Task brief: Go through the lines below and tally those containing the string "decl". Respond with the number only.

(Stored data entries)
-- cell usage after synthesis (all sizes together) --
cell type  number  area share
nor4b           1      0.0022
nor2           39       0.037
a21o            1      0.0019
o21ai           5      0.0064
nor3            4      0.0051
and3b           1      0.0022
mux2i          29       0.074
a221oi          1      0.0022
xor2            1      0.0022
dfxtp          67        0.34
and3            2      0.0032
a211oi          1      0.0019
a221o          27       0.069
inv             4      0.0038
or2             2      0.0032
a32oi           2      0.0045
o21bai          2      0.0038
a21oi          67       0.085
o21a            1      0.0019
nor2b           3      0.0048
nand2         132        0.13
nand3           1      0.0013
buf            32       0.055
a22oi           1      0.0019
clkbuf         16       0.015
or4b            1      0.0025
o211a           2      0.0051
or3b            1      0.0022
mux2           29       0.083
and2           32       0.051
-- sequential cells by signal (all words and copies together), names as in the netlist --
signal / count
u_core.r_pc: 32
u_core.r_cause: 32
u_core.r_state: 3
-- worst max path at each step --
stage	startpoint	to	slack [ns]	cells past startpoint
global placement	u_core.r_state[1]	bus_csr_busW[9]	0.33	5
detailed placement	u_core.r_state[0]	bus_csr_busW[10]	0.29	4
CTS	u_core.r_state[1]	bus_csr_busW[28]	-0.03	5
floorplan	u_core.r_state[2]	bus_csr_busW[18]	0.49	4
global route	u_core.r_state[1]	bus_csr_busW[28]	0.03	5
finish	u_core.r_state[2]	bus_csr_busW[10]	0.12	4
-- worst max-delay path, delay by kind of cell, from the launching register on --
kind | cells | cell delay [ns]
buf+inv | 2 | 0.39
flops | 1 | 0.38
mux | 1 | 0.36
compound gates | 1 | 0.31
**config.mk**
```make
export PLATFORM = sky130hd
export DESIGN_NAME = pc_fetch_unit_flat
export DESIGN_NICKNAME = d
export VERILOG_FILES = /design/src/rtl/pc_fetch_if.sv /design/src/rtl/pc_fetch_unit.sv /design/src/flat_wrapper.sv
export SDC_FILE = /design/constraint.sdc
export NUM_CORES = 1
export LEC_CHECK = 0
export ABC_AREA = 1
export BUFFER_PORTS_ARGS = -buffer_cell sky130_fd_sc_hd__buf_2
export CORE_ASPECT_RATIO = 0.75
export CORE_MARGIN = 2
export CORE_UTILIZATION = 48
export DETAILED_ROUTE_END_ITERATION = 6
export PLACE_DENSITY = 0.8
export REMOVE_ABC_BUFFERS = 1
export SYNTH_ARGS = -nofsm -noshare
export SYNTH_HDL_FRONTEND = slang
export SYNTH_SLANG_ARGS = --single-unit
```
**constraint.sdc**
```tcl
create_clock -name clock -period 2.2 [get_ports clock]
set_clock_uncertainty 0.1 [all_clocks]
set_input_delay 0.22 -clock clock [delete_from_list [all_inputs] [get_ports clock]]
set_output_delay 0.22 -clock clock [all_outputs]
set_load 0.03 [all_outputs]
```
--- config.mk ---
export PLATFORM = sky130hd
export DESIGN_NAME = prefetch_req_arbiter
export DESIGN_NICKNAME = d
export VERILOG_FILES = /design/src/rtl/prefetch_req_arbiter.sv
export SDC_FILE = /design/constraint.sdc
export NUM_CORES = 1
export LEC_CHECK = 0
export CAP_MARGIN = 20
export CELL_PAD_IN_SITES_DETAIL_PLACEMENT = 1
export CELL_PAD_IN_SITES_GLOBAL_PLACEMENT = 2
export CORE_MARGIN = 1
export CORE_UTILIZATION = 23
export DETAILED_ROUTE_END_ITERATION = 8
export HOLD_SLACK_MARGIN = 0.08
export PLACE_DENSITY = 0.84
export SYNTH_ARGS = -nofsm -noshare
export SYNTH_HDL_FRONTEND = slang
export SYNTH_SLANG_ARGS = --single-unit
--- constraint.sdc ---
create_clock -name clk -period 4 [get_ports clk]
set_input_delay 0.8 -clock clk [delete_from_list [all_inputs] [get_ports clk]]
set_output_delay 0.8 -clock clk [all_outputs]
set_load 0.05 [all_outputs]
--- src/rtl/prefetch_req_arbiter.sv ---
// Shares the memory read-request port between demand reads and NUM_PF prefetchers,
// with per-source holding slots, starvation guard and outstanding-read tracking.
module prefetch_req_arbiter #(
  parameter int unsigned ADDR_BITS    = 64,
  parameter int unsigned NUM_PF       = 2,
  parameter int unsigned CNT_BITS     = 6,
  parameter int unsigned STARVE_LIMIT = 4,
  parameter int unsigned SRC_BITS     = $clog2(NUM_PF + 1)
) (
  input  logic                         clk,
  input  logic                         reset,
  input  logic                         dmdReqValid,
  input  logic [ADDR_BITS-1:0]         dmdReqAddr,
  output logic                         dmdReqReady,
  input  logic [NUM_PF-1:0]            pfReqValid,
  input  logic [NUM_PF*ADDR_BITS-1:0]  pfReqAddr,
  input  logic [NUM_PF-1:0]            pfFlush,
  output logic [NUM_PF-1:0]            pfSlotFree,
  output logic [NUM_PF-1:0]            pfDropped,
  output logic                         memReqValid,
  output logic [ADDR_BITS-1:0]         memReqAddr,
  output logic [SRC_BITS-1:0]          memReqSrc,
  input  logic                         memReqReady,
  input  logic                         memRspValid,
  input  logic [SRC_BITS-1:0]          memRspSrc,
  input  logic [CNT_BITS-1:0]          outstandingLimit,
  output logic [NUM_PF*CNT_BITS-1:0]   pfOutstandingCnt,
  output logic                         rspErr
);

  localparam int unsigned StBits  = $clog2(STARVE_LIMIT + 1);
  localparam int unsigned PtrBits = (NUM_PF > 1) ? $clog2(NUM_PF) : 1;

  logic [NUM_PF-1:0]    slot_vld_q, slot_vld_d;
  logic [ADDR_BITS-1:0] slot_addr_q [NUM_PF];
  logic [ADDR_BITS-1:0] slot_addr_d [NUM_PF];
  logic [NUM_PF-1:0]    drop_q, drop_d;
  logic                 out_vld_q, out_vld_d;
  logic [ADDR_BITS-1:0] out_addr_q, out_addr_d;
  logic [SRC_BITS-1:0]  out_src_q, out_src_d;
  logic [CNT_BITS-1:0]  cnt_q [NUM_PF];
  logic [CNT_BITS-1:0]  cnt_d [NUM_PF];
  logic                 rsp_err_q, rsp_err_d;
  logic [StBits-1:0]    starve_q, starve_d;
  logic [PtrBits-1:0]   rr_q, rr_d;

  logic                 can_load, starved, any_occ, pf_any, dmd_grant, pf_grant;
  logic [NUM_PF-1:0]    eligible;
  logic [PtrBits-1:0]   pf_sel, cand;

  assign can_load = ~out_vld_q | memReqReady;
  assign starved  = (starve_q == StBits'(STARVE_LIMIT));
  assign any_occ  = |slot_vld_q;

  always_comb begin
    eligible = '0;
    for (int i = 0; i < NUM_PF; i++) begin
      eligible[i] = slot_vld_q[i] & ~pfFlush[i] & (cnt_q[i] < outstandingLimit);
    end
  end

  // Round-robin search starting at the pointer.
  always_comb begin
    pf_any = 1'b0;
    pf_sel = '0;
    cand   = '0;
    for (int k = 0; k < NUM_PF; k++) begin
      cand = PtrBits'((int'(rr_q) + k) % NUM_PF);
      if (!pf_any && eligible[cand]) begin
        pf_any = 1'b1;
        pf_sel = cand;
      end
    end
  end

  assign dmd_grant = ~reset & can_load & dmdReqValid & ~(starved & pf_any);
  assign pf_grant  = ~reset & can_load & pf_any & ~dmd_grant;

  always_comb begin
    slot_vld_d = slot_vld_q;
    slot_addr_d = slot_addr_q;
    drop_d     = '0;
    cnt_d      = cnt_q;
    rsp_err_d  = rsp_err_q;
    for (int i = 0; i < NUM_PF; i++) begin
      logic inc, dec;
      inc = pf_grant && (pf_sel == PtrBits'(i));
      dec = memRspValid && (memRspSrc == SRC_BITS'(i + 1));
      if (inc || pfFlush[i]) slot_vld_d[i] = 1'b0;
      if (pfReqValid[i]) begin
        if (!slot_vld_q[i] || pfFlush[i]) begin
          slot_vld_d[i]  = 1'b1;
          slot_addr_d[i] = pfReqAddr[i*ADDR_BITS +: ADDR_BITS];
        end else begin
          drop_d[i] = 1'b1;
        end
      end
      // Grant and completion in one cycle cancel out.
      if (dec && !inc) begin
        if (cnt_q[i] == '0) rsp_err_d = 1'b1;
        else                cnt_d[i]  = cnt_q[i] - CNT_BITS'(1);
      end else if (inc && !dec) begin
        cnt_d[i] = cnt_q[i] + CNT_BITS'(1);
      end
    end
  end

  always_comb begin
    out_vld_d  = out_vld_q;
    out_addr_d = out_addr_q;
    out_src_d  = out_src_q;
    if (can_load) begin
      out_vld_d = dmd_grant | pf_grant;
      if (dmd_grant) begin
        out_addr_d = dmdReqAddr;
        out_src_d  = '0;
      end else if (pf_grant) begin
        out_addr_d = slot_addr_q[pf_sel];
        out_src_d  = SRC_BITS'(pf_sel) + SRC_BITS'(1);
      end
    end
  end

  always_comb begin
    starve_d = starve_q;
    rr_d     = rr_q;
    if (pf_grant || !any_occ)      starve_d = '0;
    else if (dmd_grant && !starved) starve_d = starve_q + StBits'(1);
    if (pf_grant) rr_d = (pf_sel == PtrBits'(NUM_PF - 1)) ? '0 : pf_sel + PtrBits'(1);
  end

  always_ff @(posedge clk) begin
    if (reset) begin
      slot_vld_q <= '0;
      drop_q     <= '0;
      out_vld_q  <= 1'b0;
      out_addr_q <= '0;
      out_src_q  <= '0;
      rsp_err_q  <= 1'b0;
      starve_q   <= '0;
      rr_q       <= '0;
      for (int i = 0; i < NUM_PF; i++) begin
        slot_addr_q[i] <= '0;
        cnt_q[i]       <= '0;
      end
    end else begin
      slot_vld_q  <= slot_vld_d;
      slot_addr_q <= slot_addr_d;
      drop_q      <= drop_d;
      out_vld_q   <= out_vld_d;
      out_addr_q  <= out_addr_d;
      out_src_q   <= out_src_d;
      cnt_q       <= cnt_d;
      rsp_err_q   <= rsp_err_d;
      starve_q    <= starve_d;
      rr_q        <= rr_d;
    end
  end

  assign dmdReqReady = dmd_grant;
  assign pfSlotFree  = ~slot_vld_q;
  assign pfDropped   = drop_q;
  assign memReqValid = out_vld_q;
  assign memReqAddr  = out_addr_q;
  assign memReqSrc   = out_src_q;
  assign rspErr      = rsp_err_q;

  for (genvar g = 0; g < NUM_PF; g++) begin : g_cnt_out
    assign pfOutstandingCnt[g*CNT_BITS +: CNT_BITS] = cnt_q[g];
  end

endmodule

Yosys cells after proc, flatten, opt, wreduce, memory -nomap -nowiden
Cells that the tools add are included.
{ "word_totals": {"latchBits": 0, "ramBits": 0, "register_bits": 216, "wordCells": 126, "memories": 0, "mem_bits_ro": 0} }
{ "classes": {"n_lt_le_gt_ge": 5, "mux": 34, "n_bitwise": 23, "reduce_logical": 38, "mul": 0, "n_eq_ne": 5, "n_addsub": 8, "n_div": 0, "shift": 0} }
{ "ops": {"columns": ["op", "n"], "rows": [
  ["64-bit 2-to-1 mux", 5],
  ["6-bit 2-to-1 mux", 6],
  ["1-bit 2-to-1 mux", 21],
  ["6-bit by 1-bit adder with 6-bit output, second input constant", 2],
  ["6-bit zero test", 2],
  ["6-bit less-than comparator", 2],
  ["6-bit by 1-bit subtractor with 6-bit output, second input constant", 2],
  ["1-bit AND", 10],
  ["1-bit logical AND", 10],
  ["2-bit AND reduction", 5],
  ["1-bit zero test", 9],
  ["1-bit inverter", 9],
  ["2-bit OR reduction", 4],
  ["2-bit nonzero test", 3],
  ["1-bit logical OR", 5],
  ["1-bit by 2-bit less-than comparator with 1-bit output, second input constant", 2],
  ["2-bit 2-to-1 mux", 2],
  ["2-bit != test, second input constant", 2],
  ["3-bit by 1-bit adder with 3-bit output, second input constant", 1],
  ["3-bit == test, second input constant", 1],
  ["1-bit adder, second input constant", 2],
  ["1-bit by 1-bit adder with 2-bit output, second input constant", 1],
  ["2-bit by 1-bit == test with 1-bit output, second input constant", 1],
  ["2-bit == test, second input constant", 1],
  ["other kinds (4)", 5]
]} }

Depth between registers and ports, before layout
{ "logic_depth": {"depth_word": 20, "depth_mapped": 16, "mapped_depth_nobuf": 15} }

Least setup slack after synthesis
OpenSTA, ideal clock, no wires.
{ "synth_timing": {"path_kind": "input-to-reg", "startpoint": "in outstandingLimit[3]", "endpoint": "reg cnt_q (netlist bit pfOutstandingCnt[5])", "t_arrival_ps": 4028, "stages": 16, "setup_time_ps": 121, "slack_ps": -148, "path_cell_list": "inv_1 ha_1 a21o_1 a2111oi_4 o21ai_2 a211oi_4 clkbuf_1 or2_2 inv_1 ha_1 a211oi_1 o21bai_1 a21oi_1 a31oi_1 mux2i_1 mux2_2"} }
{ "synth_between": {"elab_chain_len": 18} }
{ "synth_lines": {"columns": ["element", "line_no", "rtl"], "rows": [
  ["from (decl)", "26", "input logic [CNT_BITS-1:0] outstandingLimit,"],
  ["6-bit less-than comparator", "58", "eligible[i] = slot_vld_q[i] & ~pfFlush[i] & (cnt_q[i] < outstandingLimit);"],
  ["1-bit AND", "58", null],
  ["1-bit 2-to-1 mux (not written as such) (2 in a row)", "69", "if (!pf_any && eligible[cand]) begin"],
  ["1-bit 2-to-1 mux", "69", null],
  ["1-bit zero test", "69", null],
  ["1-bit logical AND", "69", null],
  ["1-bit 2-to-1 mux", "69", null],
  ["1-bit AND", "76", "assign dmd_grant = ~reset & can_load & dmdReqValid & ~(starved & pf_any);"],
  ["1-bit inverter", "76", null],
  ["1-bit AND", "76", null],
  ["1-bit inverter", "77", "assign pf_grant = ~reset & can_load & pf_any & ~dmd_grant;"],
  ["1-bit AND", "77", null],
  ["1-bit logical AND *", "87", "inc = pf_grant && (pf_sel == PtrBits'(i));"],
  ["1-bit zero test", "99", "if (dec && !inc) begin"],
  ["1-bit logical AND", "99", null],
  ["2-bit != test (no source line) / 2-bit nonzero test (equally long branches)", null, null],
  ["2-bit AND reduction (no source line)", null, null],
  ["to (signal assigned)", "153", "cnt_q <= cnt_d;"],
  ["to (decl)", "41", "logic [CNT_BITS-1:0] cnt_q [NUM_PF];"]
]} }
Mark *: on every way between the ends. The rest lies on a longest branch, timed or not. The select of a mux whose other input is x is not followed.
A chain may end at the register's enable or synchronous reset.

Final worst setup path
{ "layout_timing": {"startpoint": "in outstandingLimit[4]", "endpoint": "reg cnt_q (netlist bit pfOutstandingCnt[5])"} }
The elaborated chain is that of the path after synthesis.

==> impl_metrics.json <==
{
  "synth_ff_type": "dfxtp_1",
  "worst_setup_path_start_kind": "primary input",
  "vdd_drop_max_v": 0.000294,
  "routed_wl_um": 39100,
  "power_density_nw_per_um2": 421,
  "maxCapViolations": 0,
  "clk_pin_slew_ps": 60,
  "first_pass_iters": 4,
  "stdcell_area_um2": 13900,
  "ctsHoldBuffers": 0,
  "worst_hold_slack_ps": 455,
  "dieHeight_um": 202,
  "path_max_fanout": 4,
  "place_congestion": 0.808,
  "rows": 73,
  "crit_type": "primary input to flop",
  "critPathSlowestCell": "clkdlybuf4s50_1",
  "cts-buffers-inserted": 27,
  "arrival_ps": 4310,
  "synth-seq-cells": 216,
  "synth-seq-area-share_pct": 46.8,
  "clock_latency_ps": 540,
  "h-tree-depth": 1,
  "first_iter_violations": 415,
  "status": "complete, no violations",
  "synthesis.area_um2": 9240,
  "cts_root_buf": "clkbuf_16",
  "synth-edff-count": 0,
  "boundaryPins": 294,
  "yosys.area.top_type_share_pct": 46.8,
  "synth_area_leaders": "dfxtp_1 (47%), nand2_1 (13%), a21oi_1 (7.6%)",
  "cp_data_required_time_ps": 4420,
  "cts_resized": 0,
  "crit_family": "compound AO/OA/AOI/OAI gates",
  "ys_warn_count": 0,
  "fillCellCount": 4700,
  "place_worst_setup_slack_ps": -458,
  "critPathCaptureType": "flop",
  "globalRouteTotalUtil_pct": 18.9,
  "area_delta_synth_final_pct": 50.8,
  "hold_violations": 0,
  "fp.dieArea_um2": 41000,
  "syn-instance-count": 1170,
  "cts_setup_buffers": 0,
  "multiInputGateArea_um2": 4560,
  "synth_top_area_cell": "dfxtp_1",
  "max_stage_delay_ps": 460,
  "layout.nets": 1678,
  "regArea_um2": 4320,
  "cts_max_path_buffers": 3,
  "fmax_mhz": 257,
  "crit_chain": "clkdlybuf4s50_1 -> inv_1 -> ha_1 -> and2_1 -> a2111oi_4 -> o21ai_4 -> a211oi_4 -> or2_2 -> inv_1 -> ha_1 -> a211oi_2 -> o21bai_1 -> a21oi_1 -> a31oi_1 -> mux2i_1 -> mux2_2",
  "setup_viol": 0,
  "dpl.hpwl_um": 24800,
  "vias": 9633,
  "drtAntennaViolNets": 0,
  "port_buffers": 293,
  "via_per_inst": 4.82,
  "drv_slew": 0,
  "cts_num_sinks": 216,
  "syn_avg_cell_area_um2": 7.89,
  "drive_gt1_share_pct": 8.51,
  "grt_overflow_total": 0,
  "tritoncts": "yes",
  "core_area_um2": 39600,
  "grt_pass1_vias": 10300,
  "final_cell_mix": "nand2_1 (320), clkdlybuf4s50_1 (291), dfxtp_1 (216)",
  "leakage_nw": 5.17,
  "critPathBufInv": 3,
  "max_slew_margin_pct": 33.5,
  "hold_path.class": "flop to flop",
  "timing.final.crit_share_pct": 97.2,
  "grt_pass1_wl_um": 60100,
  "dieWidth_um": 202,
  "grt_max_degree": 82,
  "wire_per_inst_um": 19.6,
  "worstMarginPinSlew_ps": 997,
  "post-route-min-period_ps": 3890,
  "antenna_found_initial": 5,
  "drc": 0,
  "final_common_cell": "nand2_1",
  "synthArstFlopShare_pct": 0,
  "synthDistinctLibCells": 42,
  "placed_area_um2": 13000,
  "syn_nets": 1401,
  "start_util_pct": 23.3,
  "setup_ws_ps": 114,
  "fin_skew_ps": 17.3
}
metal layers:
layer | GRT usage, % | wire length [um] | part of all wire, %
met5 | 0 | 0 | 0
met4 | 6.77 | 1240 | 3.2
met3 | 3.55 | 2040 | 5.2
met2 | 31.9 | 18700 | 48
met1 | 23.8 | 17100 | 44
metrics by stage:
| step | instances | total power [mW] | TNS, ps | utilization (%) |
|---|---|---|---|---|
| 6_report | 1998 | 5.86 | 0 | 35.1 |
| 5_1_grt | 1997 | 6.12 | -39.1 | 35.1 |
| 4_1_cts | 1993 | 5.95 | 0 | 35.1 |
| 3_5_place_dp | 1943 | 3.46 | -947 | 32.8 |
| 2_1_floorplan | 1170 | 2.92 | 0 | - |
| 3_3_place_gp | 1943 | 3.44 | -568 | 32.8 |
tightest hold or removal path, cell delays in order, from the launching register on:
cell and delay [ps]:
dfxtp_1 310, nand2_1 50, a21oi_1 50
path summary, 6_finish.rpt:
| path | end | cells past startpoint | slack (ps) | from |
|---|---|---|---|---|
| worst min register to register | slot_addr_q[102] | 2 | 450 | slot_addr_q[102] |
| worst min-delay path | slot_addr_q[102] | 2 | 450 | slot_addr_q[102] |
| worst max register to register | pfOutstandingCnt[5] | 14 | 430 | pfOutstandingCnt[4] |
| worst max-delay path | pfOutstandingCnt[5] | 16 | 110 | outstandingLimit[4] |
logic make-up (layout without fill, tap and decap cells):
kind of cell    count (synthesis)  after routing  synth area share (%)
compound gates                367            367                  23.8
xor+xnor                        6              6                 0.569
fa+ha+maj                      22             22                  3.14
buf+inv                       114            412                  4.78
flops                         216            216                  46.8
mux                            17             17                  1.95
other cells                     0              5                     0
simple gates                  428            428                  18.9
cell type report:
cell class | instances | area share, %
multi-input cells | 840 | 32.8
flip-flops and latches | 216 | 31.1
repair buffers | 339 | 24.3
clock buffers | 36 | 5.45
well taps | 525 | 4.72
clock inverters | 14 | 0.943
inverters | 23 | 0.620
diodes | 5 | 0.0899
where the power goes:
group          internal, mW  switching (mW)  leakage [nW]
Sequential             2.29          0.0750          1.78
Combinational         0.434           0.613          2.96
Clock                  1.46           0.991         0.438
cells in the mapped netlist (all sizes together) (16+ instances only):
cell type  number
a21oi         141
a31oi          50
a32o           16
a32oi          16
clkbuf         81
dfxtp         216
ha             20
inv            23
nand2         322
nand3          52
nor2           23
o21ai         102
o21bai         18
sequential cells by signal, summed over array words and instances, names as in the netlist:
signal	count
slot_addr_q	128
memReqAddr	64
pfOutstandingCnt	12
starve_q	3
memReqSrc	2
pfDropped	2
slot_vld_q	2
memReqValid	1
rr_q	1
rspErr	1
No activity file was read; power rests on OpenSTA's default activity.
**config.mk**
```make
export PLATFORM = sky130hd
export DESIGN_NAME = chk_clk_flat
export DESIGN_NICKNAME = d
export VERILOG_FILES = /design/src/rtl/chk_clk_if.sv /design/src/rtl/chk_clk.sv /design/src/flat_wrapper.sv
export SDC_FILE = /design/constraint.sdc
export NUM_CORES = 1
export LEC_CHECK = 0
export CAP_MARGIN = 25
export CORE_MARGIN = 3
export CORE_UTILIZATION = 50
export DETAILED_ROUTE_END_ITERATION = 10
export PLACE_DENSITY = 0.73
export SYNTH_ARGS = -nofsm -noshare
export SYNTH_HDL_FRONTEND = slang
export SYNTH_SLANG_ARGS = --single-unit
```
**constraint.sdc**
```tcl
create_clock -name clk_8f -period 5.79 [get_ports clk_8f]
set_input_delay 1.158 -clock clk_8f [delete_from_list [all_inputs] [get_ports clk_8f]]
set_output_delay 1.158 -clock clk_8f [all_outputs]
set_load 0.02 [all_outputs]
```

Solution for this task: 2